BEGIN Information shown
$ cat src/rtl/ccl_pkg.sv
// ----------------------------------------------------------------------------
// ccl_pkg
// Shared types and constants for the coalescent log-likelihood gradient block.
// ----------------------------------------------------------------------------
package ccl_pkg;

  localparam int HeightW = 48;
  localparam int IndexW  = 9;
  localparam int SlotW   = 8;
  localparam int RegW    = 32;
  localparam int SumW    = 64;
  localparam int CfgIdxW = 2;

  localparam logic [IndexW-1:0] LineageMax = 9'd511;

  // configuration register indexes
  localparam logic [CfgIdxW-1:0] CFG_LEAF_COUNT = 2'd0;
  localparam logic [CfgIdxW-1:0] CFG_INV_THETA  = 2'd1;
  localparam logic [CfgIdxW-1:0] CFG_LOG_THETA  = 2'd2;

  // one datapath step per controller state
  typedef enum logic [4:0] {
    DP_NOP,
    DP_LOAD,
    DP_EVENT,
    DP_MUL_LO,
    DP_MUL_HI,
    DP_COMBINE,
    DP_ACCUM,
    DP_GRAD,
    DP_T0,
    DP_T1,
    DP_T2,
    DP_T3,
    DP_T4,
    DP_T5,
    DP_T6,
    DP_T7,
    DP_TOTALS
  } dp_op_t;

  typedef struct packed {
    dp_op_t op;
  } ccl_cmd_t;

  typedef struct packed {
    logic first_seen;
    logic internal;
    logic last;
    logic out_free;
  } ccl_status_t;

endpackage

$ cat src/rtl/ccl_ctrl.sv
// ----------------------------------------------------------------------------
// ccl_ctrl
// Sequencer for the event, gradient and totals steps of the datapath.
// ----------------------------------------------------------------------------
module ccl_ctrl
  import ccl_pkg::*;
(
  input  logic        clk,
  input  logic        rst,
  input  logic        in_valid,
  output logic        in_ready,
  input  ccl_status_t st,
  output ccl_cmd_t    cmd
);

  typedef enum logic [4:0] {
    S_IDLE,
    S_EVENT,
    S_MUL_LO,
    S_MUL_HI,
    S_COMBINE,
    S_ACCUM,
    S_GRAD,
    S_T0,
    S_T1,
    S_T2,
    S_T3,
    S_T4,
    S_T5,
    S_T6,
    S_T7,
    S_TOTALS
  } state_t;

  state_t state;
  state_t state_next;

  assign in_ready = (state == S_IDLE);

  always_comb begin
    state_next = state;
    cmd.op     = DP_NOP;
    unique case (state)
      S_IDLE: begin
        if (in_valid) begin
          cmd.op     = DP_LOAD;
          state_next = S_EVENT;
        end
      end
      S_EVENT: begin
        cmd.op = DP_EVENT;
        if (st.first_seen) begin
          state_next = S_MUL_LO;
        end else begin
          state_next = st.last ? S_T0 : S_IDLE;
        end
      end
      S_MUL_LO: begin
        cmd.op     = DP_MUL_LO;
        state_next = S_MUL_HI;
      end
      S_MUL_HI: begin
        cmd.op     = DP_MUL_HI;
        state_next = S_COMBINE;
      end
      S_COMBINE: begin
        cmd.op     = DP_COMBINE;
        state_next = S_ACCUM;
      end
      S_ACCUM: begin
        cmd.op = DP_ACCUM;
        if (st.internal) begin
          state_next = S_GRAD;
        end else begin
          state_next = st.last ? S_T0 : S_IDLE;
        end
      end
      S_GRAD: begin
        if (st.out_free) begin
          cmd.op     = DP_GRAD;
          state_next = st.last ? S_T0 : S_IDLE;
        end
      end
      S_T0: begin
        cmd.op     = DP_T0;
        state_next = S_T1;
      end
      S_T1: begin
        cmd.op     = DP_T1;
        state_next = S_T2;
      end
      S_T2: begin
        cmd.op     = DP_T2;
        state_next = S_T3;
      end
      S_T3: begin
        cmd.op     = DP_T3;
        state_next = S_T4;
      end
      S_T4: begin
        cmd.op     = DP_T4;
        state_next = S_T5;
      end
      S_T5: begin
        cmd.op     = DP_T5;
        state_next = S_T6;
      end
      S_T6: begin
        cmd.op     = DP_T6;
        state_next = S_T7;
      end
      S_T7: begin
        cmd.op     = DP_T7;
        state_next = S_TOTALS;
      end
      S_TOTALS: begin
        if (st.out_free) begin
          cmd.op     = DP_TOTALS;
          state_next = S_IDLE;
        end
      end
      default: begin
        state_next = S_IDLE;
      end
    endcase
  end

  always_ff @(posedge clk) begin
    if (rst) begin
      state <= S_IDLE;
    end else begin
      state <= state_next;
    end
  end

`ifndef SYNTHESIS
  a_accept_starts_event: assert property (@(posedge clk) disable iff (rst)
    (in_valid && in_ready) |=> (state == S_EVENT))
    else $error("accepted transaction did not start an event");

  a_totals_returns_idle: assert property (@(posedge clk) disable iff (rst)
    (cmd.op == DP_TOTALS) |=> in_ready)
    else $error("block not ready after totals");
`endif

endmodule

$ cat config.mk
export PLATFORM = sky130hd
export DESIGN_NAME = ccl_ctrl
export DESIGN_NICKNAME = d
export VERILOG_FILES = /design/src/rtl/ccl_pkg.sv /design/src/rtl/ccl_ctrl.sv
export SDC_FILE = /design/constraint.sdc
export NUM_CORES = 1
export LEC_CHECK = 0
export ABC_AREA = 0
export BUFFER_PORTS_ARGS = -buffer_cell sky130_fd_sc_hd__buf_4
export CORE_AREA = 2 2 39 41
export DETAILED_ROUTE_END_ITERATION = 10
export DIE_AREA = 0 0 41 43
export GPL_TIMING_DRIVEN = 0
export PLACE_DENSITY = 0.55
export SYNTH_ARGS = -nofsm -noshare
export SYNTH_HDL_FRONTEND = slang
export SYNTH_SLANG_ARGS = --single-unit
$ cat constraint.sdc
create_clock -name clk -period 2.7 [get_ports clk]
set_clock_uncertainty 0.05 [all_clocks]
set_input_delay 0.81 -clock clk [delete_from_list [all_inputs] [get_ports clk]]
set_output_delay 0.81 -clock clk [all_outputs]
set_load 0.02 [all_outputs]
# Yosys cells after proc, flatten, opt, wreduce, memory -nomap -nowiden

Index checks and enable logic that the tools add are counted.

Flip-flop bits (word level): 5
Input bits: 7
Output and inout port bits: 6
Logic and storage cells: 32

Equality and inequality tests: 18
Muxes and demuxes: 11
Reductions and logical operators: 2

Operators with widths:

| cell               | count |
|---|---|
| $pmux 5 s16        | 2 |
| $eq 5x4->1 const B | 8 |
| $eq 5x3->1 const B | 4 |
| $mux 5             | 4 |
| $mux 3             | 4 |
| $eq 5x2->1 const B | 2 |
| $ne 2x2->1 const B | 3 |
| $eq 5x1->1 const B | 1 |
| $logic_not 5->1    | 1 |
| $reduce_and 3->1   | 1 |
| $mux 1             | 1 |

# Logic depth before layout (Yosys ltp)

Gate-level depths: netlist of run 1.

Word-level depth: 3
Depth in mapped cells: 5
Gate-level depth less buffers: 4

# Worst setup path after synthesis of run 1

Ideal clock, no wire load.

Path type: input to output
Start: input st[0] (netlist bit)
End: output cmd[1] (netlist bit)
Data arrival time: 1.442 ns
Data required time: 1.840 ns
Setup slack: 0.398 ns
Stages: 3
Path buffers: 0
Cells stage by stage: inv_1 > and2_0 > o21ai_0

RTL lines:

| element            | RTL line       | text |
|---|---|---|
| start: declaration | ccl_ctrl.sv:12 | `input ccl_status_t st,` |
| end: declaration   | ccl_ctrl.sv:13 | `output ccl_cmd_t cmd` |

==> results of run 1 <==
-- worst paths after layout --
path	from	endpoint	slack (ps)	cells after the start
setup / recovery	in_valid	cmd[0]	240	5
hold / removal	rst	state[3]	710	2
setup reg to reg	state[1]	state[2]	1220	4
hold reg to reg	state[2]	state[2]	720	3
-- per-layer routing --
metal / routed length [um] / global-route usage
met1: 502 / 0.196
met2: 498 / 0.197
met3: 81 / 0.0628
met4: 0 / 0.0467
met5: 0 / 0
-- logic make-up after synthesis --
kind of cell	after synthesis
buffers and inverters	5
AO/OA/AOI/OAI	19
XOR/XNOR	2
AND/OR/NAND/NOR	26
flip-flops	4
-- power by group --
part	switching, mW	internal, mW
clock network	0.0261	0.0498
logic	0.0660	0.0666
registers	0.0121	0.0653
total	0.104	0.182
-- final cells by class --
cell class / count / area share
Clock buffer: 3 / 0.0395
Timing Repair Buffer: 12 / 0.158
Multi-Input combinational cell: 47 / 0.559
Sequential cell: 4 / 0.140
Tap cell: 16 / 0.0351
Buffer: 4 / 0.0614
Inverter: 1 / 0.00658
-- cells in the mapped netlist (2+ instances only) --
library cell  number
dfxtp_1            4
o21ai_0            2
nand3b_1           2
buf_6              2
nand2b_1           3
a211oi_1           3
nor2_1             4
nand2_1            2
a21oi_1            4
a21o_1             2
nor2b_1            3
-- worst max-delay path, cell delays in order --
cell,delay [ps]
buf_4,100
or3_1,320
a21oi_1,160
nor2_1,50
buf_4,150
==> results_dict.tcl, run 1 <==
set metrics [dict create \
    dp_slack_ps 243 \
    post-cts-setup-buffers 0 \
    fin_nets 80 \
    synth_nets 63 \
    grt_pass1_wl_um 1730 \
    hp-class "in2reg" \
    cts_hold_buffers 0 \
    grt_pass1_vias 399 \
    routabilityCongestion 0.782 \
    synth_compound_area_frac 0.300 \
    status "completed" \
    synthCells 56 \
    clkLatencyLatePin_ps 240 \
    yosys.area.top_type "dfxtp_1" \
    synth_edf_count 0 \
    overflow 0 \
    grt_max_degree 11 \
    ys_ff_latch 4 \
    yosysWarningCount 0 \
    critPathKind "in2out" \
    layout_commonest_cell "buf_4" \
    ant_nets 0 \
    cp_max_fo 2 \
    nFillCells 144 \
    drtIter0Drc 7 \
    cts_tree "done" \
    period_needed_ps 2460 \
    largest_register_ffs 4 \
    via_per_inst 5.40 \
    placed_area_um2 548 \
    dieArea_um2 1760 \
    top_register "state" \
    cts.sinks 4 \
    min_period_over_period 0.911 \
    worst_slew_pin_slew_ps 320 \
    synth_top_family_by_area "simple AND/OR/NAND/NOR gates" \
    reg_top3 "state x4" \
    rsz0062_at_grt "false" \
    report.final.setup_viol 0 \
    ys_top_cells_by_area "dfxtp_1 (18%), a211oi_1 (5.1%), buf_6 (5.1%)" \
    die_h_um 43 \
    via_count 470 \
    synth_top_cell_area_share 0.183 \
    rows 14 \
    cts.clk_slew.worst_paths_ps 40 \
    fin_cells 87 \
    grt_usage 0.144 \
    seq_area_frac_synth 0.183 \
    htree_levels 1 \
    slew_headroom 0.784 \
    worst_slack_ps 239 \
    ioPinCount 13 \
    hold_viol_final 0 \
    cts_buffer_depth 2 \
    crit_arrival_ps 1600 \
    seq_area_um2 80.1 \
    vdd_drop_max_uv 284 \
    drc 0 \
    drive_above_1_share 0.310 \
    leakage_nw 0.237 \
    critPathLaunchType "input port" \
    dieWidth_um 41 \
    netlist_area_um2 438 \
    io_buffers 12 \
    dp_hpwl_um 795 \
    p_per_area_nw_per_um2 501 \
    p_total_uw 286 \
    finalInstanceArea_um2 571 \
    syn_avg_cell_area_um2 7.82 \
    antenna_found_initial 0 \
    yosys.cell_types.count 36 \
    root_buffer "clkbuf_4" \
    async_flop_share 0 \
    dp_cells 84 \
    syn_to_final_growth_pct 30.3 \
    synthAdderAreaFrac 0 \
    wl_per_cell_um 12.4 \
    synthMuxAreaShare 0 \
    worstPathRequired_ps 1840 \
    utilization 0.412 \
    cts_made_buffers 3 \
    drtPass1Iterations 4 \
    antenna_cells 0 \
    synth-main-ff-cell "dfxtp_1" \
    synth_xor_area_frac 0.0400 \
    synth-simple-area-share 0.389 \
    layout_common_cells "buf_4 (13), a21oi_1 (4), nor2_1 (4), dfxtp_1 (4)" \
    multi_input_area_um2 319 \
    routed_wl_um 1080 \
    whs_ps 712 \
    cts_resized 0 \
    initial_core_util 0.316 \
    fin_setup_tns_ps 0 \
    max_cap_viol_count 0 \
    endpoint_kind "primary output" \
    finalMaxSlewViolations 0 \
    fmax_mhz 406 \
    core_area_um2 1380 \
]
Note: power is estimated with default switching activity, not from simulation.
==> run 2: changes to the inputs <==
CORE_AREA = 3 3 40 42   (was 2 2 39 41)
DIE_AREA = 0 0 43 45   (was 0 0 41 43)
REMOVE_ABC_BUFFERS = 1   (was not set)
==> run 2 against run 1 <==
Register-to-register slack worse by 160 ps. Final area shrank 6.4%. Via count shrank 4.7%. Die area grew 9.8%. Utilization up 0.35 points. Final cell count decreased by 5.7%. Power shrank 5.2%. Critical endpoint unchanged. Sequential power grew 16%. Clock power fell by 5.0%.
==> results_dict.tcl, run 2 (synthesis results as in run 1) <==
set metrics [dict create \
    status "completed" \
    max_cap_viol_count 0 \
    finalMaxSlewViolations 0 \
    reg_top3 "state x4" \
    vdd_drop_max_uv 161 \
    utilization 0.416 \
    io_buffers 12 \
    grt_pass1_vias 465 \
    drc 0 \
    cts_hold_buffers 0 \
    fmax_mhz 404 \
    core_area_um2 1280 \
    leakage_nw 0.214 \
    min_period_over_period 0.917 \
    cts.sinks 4 \
    grt_max_degree 18 \
    htree_levels 1 \
    cts_made_buffers 3 \
    critPathLaunchType "input port" \
    dp_hpwl_um 744 \
    antenna_found_initial 0 \
    endpoint_kind "primary output" \
    rsz0062_at_grt "false" \
    drive_above_1_share 0.269 \
    cp_max_fo 2 \
    drtIter0Drc 1 \
    clkLatencyLatePin_ps 230 \
    die_h_um 45 \
    hp-class "in2reg" \
    largest_register_ffs 4 \
    layout_commonest_cell "buf_4" \
    crit_arrival_ps 1620 \
    critPathKind "in2out" \
    syn_to_final_growth_pct 22.0 \
    dieArea_um2 1940 \
    grt_pass1_wl_um 1920 \
    rows 13 \
    antenna_cells 0 \
    worst_slew_pin_slew_ps 591 \
    fin_nets 76 \
    top_register "state" \
    cts.clk_slew.worst_paths_ps 40 \
    wl_per_cell_um 12.7 \
    ioPinCount 13 \
    overflow 0 \
    drtPass1Iterations 3 \
    slew_headroom 0.606 \
    cts_tree "done" \
    cts_resized 0 \
    fin_setup_tns_ps 0 \
    p_per_area_nw_per_um2 508 \
    via_count 448 \
    routabilityCongestion 0.731 \
    post-cts-setup-buffers 0 \
    root_buffer "clkbuf_4" \
    ant_nets 0 \
    grt_usage 0.126 \
    dieWidth_um 43 \
    layout_common_cells "buf_4 (12), a21oi_1 (4), nor2_1 (4), dfxtp_1 (4)" \
    via_per_inst 5.46 \
    worstPathRequired_ps 1840 \
    cts_buffer_depth 2 \
    hold_viol_final 0 \
    initial_core_util 0.341 \
    report.final.setup_viol 0 \
    period_needed_ps 2480 \
    routed_wl_um 1040 \
]
==> run 2: cell types whose count changed in the layout (fill, tap and decap cells not counted), sizes merged <==
cell / delta
buf: -4
==> run 2: report_power, final <==
group	total [mW]	switching [mW]	internal, mW
clock	0.0721	0.0225	0.0496
combinational	0.109	0.0514	0.0579
sequential	0.0898	0.0245	0.0653
total	0.271	0.0984	0.173
==> run 2: through the flow <==
| step | worst slack, ps | area [um2] | power, mW | std cells | hold WS [ps] |
|---|---|---|---|---|---|
| 2_1_floorplan | 398 | 403 | 0.156 | 52 | 620 |
| 3_3_place_gp | 222 | 512 | 0.199 | 79 | 717 |
| 3_5_place_dp | 217 | 512 | 0.201 | 79 | 718 |
| 4_1_cts | 213 | 534 | 0.274 | 82 | 715 |
| 5_1_grt | 159 | 534 | 0.292 | 82 | 722 |
| 6_report | 223 | 534 | 0.271 | 82 | 723 |
==> run 2: worst paths after layout <==
check                start  endpoint  slack (ps)  depth (start not counted)
hold reg to reg   state[3]  state[1]         730                          3
setup / recovery  in_valid    cmd[0]         220                          5
setup reg to reg  state[1]  state[2]        1060                          4
hold / removal         rst  state[1]         720                          2
==> run 2: area by class of cell <==
cell class,count,area [um2]
Tap cell,15,18.8
Multi-Input combinational cell,47,319
Sequential cell,4,80.1
Timing Repair Buffer,12,90.1
Inverter,1,3.75
Clock buffer,3,22.5
Fill cell,142,751
==> run 2: metal layers <==
| layer | track usage | routed length (um) |
|---|---|---|
| met1 | 0.163 | 494 |
| met2 | 0.213 | 511 |
| met3 | 0 | 32 |
| met4 | 0.0723 | 0 |
| met5 | 0 | 0 |
==> run 2: worst max-delay path: stages <==
cell,delay (ps)
buf_4,100
or3_1,320
a21oi_1,150
nor2_1,50
buf_4,180
==> run 3: changes to the inputs <==
CORE_AREA = 4 4 41 43   (was 3 3 40 42)
DIE_AREA = 0 0 45 47   (was 0 0 43 45)
SLEW_MARGIN = 0   (was not set)
==> run 3 against run 2 <==
Final cell count did not move. Setup slack got worse by 5.7 ps. Critical path type unchanged. First-iteration DRC count rose to 4.0 times the previous value. Global-route usage fell by 2.3 points. Final area did not move. Utilization fell by 0.52 points. Clock-buffer cell count did not move. Critical path depth did not move. Maximum frequency fell by 0.23%. Clock power fell by 2%. Register-to-register slack improved by 20 ps.
==> results_dict.tcl, run 3 (synthesis results as in run 1) <==
set metrics [dict create \
    grt_max_degree 18 \
    utilization 0.411 \
    drtPass1Iterations 4 \
    top_register "state" \
    post-cts-setup-buffers 0 \
    worstPathRequired_ps 1840 \
    initial_core_util 0.337 \
    hp-class "reg2reg" \
    syn_to_final_growth_pct 22.0 \
    dieWidth_um 45 \
    cts.sinks 4 \
    routed_wl_um 991 \
    endpoint_kind "primary output" \
    rsz0062_at_grt "false" \
    report.final.setup_viol 0 \
    via_per_inst 5.34 \
    p_total_uw 269 \
    drtIter0Drc 4 \
    vdd_drop_max_uv 147 \
    grt_pass1_vias 406 \
    critPathCapture "cmd[0]" \
    r2r_slack_ps 1080 \
    regToRegEndpoint "state[0]" \
    io_buffers 12 \
    grt_usage 0.103 \
    cts_buffer_depth 2 \
    layout_commonest_cell "buf_4" \
    internal_power_uw 173 \
    dieArea_um2 2120 \
    cts.clk_slew.worst_paths_ps 30 \
    wl_per_cell_um 12.1 \
    fmax_mhz 403 \
    grt_pass1_wl_um 1610 \
    fin_setup_tns_ps 0 \
    min_period_over_period 0.920 \
    p_per_area_nw_per_um2 504 \
    critPathLaunchType "input port" \
    via_count 438 \
    rows 13 \
    switching_share 0.358 \
    drt-met1-wl_um 468 \
    antenna_cells 0 \
    cts_made_buffers 3 \
    antenna_found_initial 0 \
    cts_resized 0 \
    ioPinCount 13 \
    dp_hpwl_um 701 \
    layout_common_cells "buf_4 (12), a21oi_1 (4), nor2_1 (4), dfxtp_1 (4)" \
    leakage_nw 0.214 \
    pwr-share-seq 0.334 \
    drive_above_1_share 0.269 \
    hold_viol_final 0 \
    overflow 0 \
    fin_nets 76 \
    r2r-start "state[1]" \
    status "completed" \
    p_sw_uw 96.4 \
    max_cap_viol_count 0 \
    drc 0 \
    root_buffer "clkbuf_4" \
    cp_max_fo 2 \
    clkLatencyLatePin_ps 230 \
    worst_slew_pin_slew_ps 586 \
    slew_headroom 0.609 \
    finalMaxSlewViolations 0 \
    die_h_um 47 \
    htree_levels 1 \
    startpoint "in_valid" \
    reg_top3 "state x4" \
    largest_register_ffs 4 \
    ant_nets 0 \
    clockPowerShare 0.263 \
    routabilityCongestion 0.771 \
    crit_arrival_ps 1620 \
    route.met2.wl_um 490 \
    cts_hold_buffers 0 \
    period_needed_ps 2480 \
    worst_slack_ps 217 \
    pwr-share-comb 0.404 \
    core_area_um2 1300 \
    dp_slack_ps 213 \
    route.met3.wl_um 20 \
    reg2regPathDepth 4 \
    nFillCells 153 \
    critPathKind "in2out" \
    topRoutingLayerUsed "met4" \
    cts_tree "done" \
]
==> run 3: area by class of cell <==
type	instances	area (um2)	area share
clock buffer	3	22.5	0.0422
inverter	1	3.75	0.00703
multi-input combinational	47	319	0.597
sequential	4	80.1	0.150
tap	15	18.8	0.0351
timing repair buffer	12	90.1	0.169
==> run 3: layer usage <==
metal | global-route usage | up-vias
li1 | - | 232
met1 | 0.125 | 198
met2 | 0.186 | 6
met3 | 0 | 2
met4 | 0.0526 | 0
met5 | 0 | -
==> run 3: critical path, stage by stage <==
cell and delay [ps]:
buf_4 100, or3_1 320, a21oi_1 150, nor2_1 50
buf_4 180
==> run 3: how the worst min path moves through the flow <==
stage | startpoint | endpoint | slack (ps) | depth (start not counted)
final | state[3] | state[1] | 710 | 3
after global placement | state[3] | state[1] | 720 | 3
after global routing | rst | state[0] | 730 | 2
after CTS | state[3] | state[1] | 710 | 3
after floorplan | state[3] | state[1] | 620 | 3
after detailed placement | state[3] | state[1] | 700 | 3
==> run 3: metrics by stage <==
step / std cells / hold WS (ps) / cell area [um2]
2_1_floorplan: 52 / 620 / 403
3_3_place_gp: 79 / 722 / 512
3_5_place_dp: 79 / 702 / 512
4_1_cts: 82 / 710 / 534
5_1_grt: 82 / 725 / 534
6_report: 82 / 706 / 534
==> run 3: power groups by stage <==
stage	Clock, mW	Combinational (mW)	Sequential (mW)
6_report	0.0707	0.109	0.0898
5_1_grt	0.0740	0.120	0.0925
4_1_cts	0.0724	0.110	0.0895
3_5_place_dp	0	0.109	0.0904
3_3_place_gp	0	0.109	0.0909
2_1_floorplan	0	0.0734	0.0831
END Information shown
- [Task description]:
What you should output is every line of the records above, from the first through the line containing "localparam int SlotW", unchanged.

- [Written response]:
$ cat src/rtl/ccl_pkg.sv
// ----------------------------------------------------------------------------
// ccl_pkg
// Shared types and constants for the coalescent log-likelihood gradient block.
// ----------------------------------------------------------------------------
package ccl_pkg;

  localparam int HeightW = 48;
  localparam int IndexW  = 9;
  localparam int SlotW   = 8;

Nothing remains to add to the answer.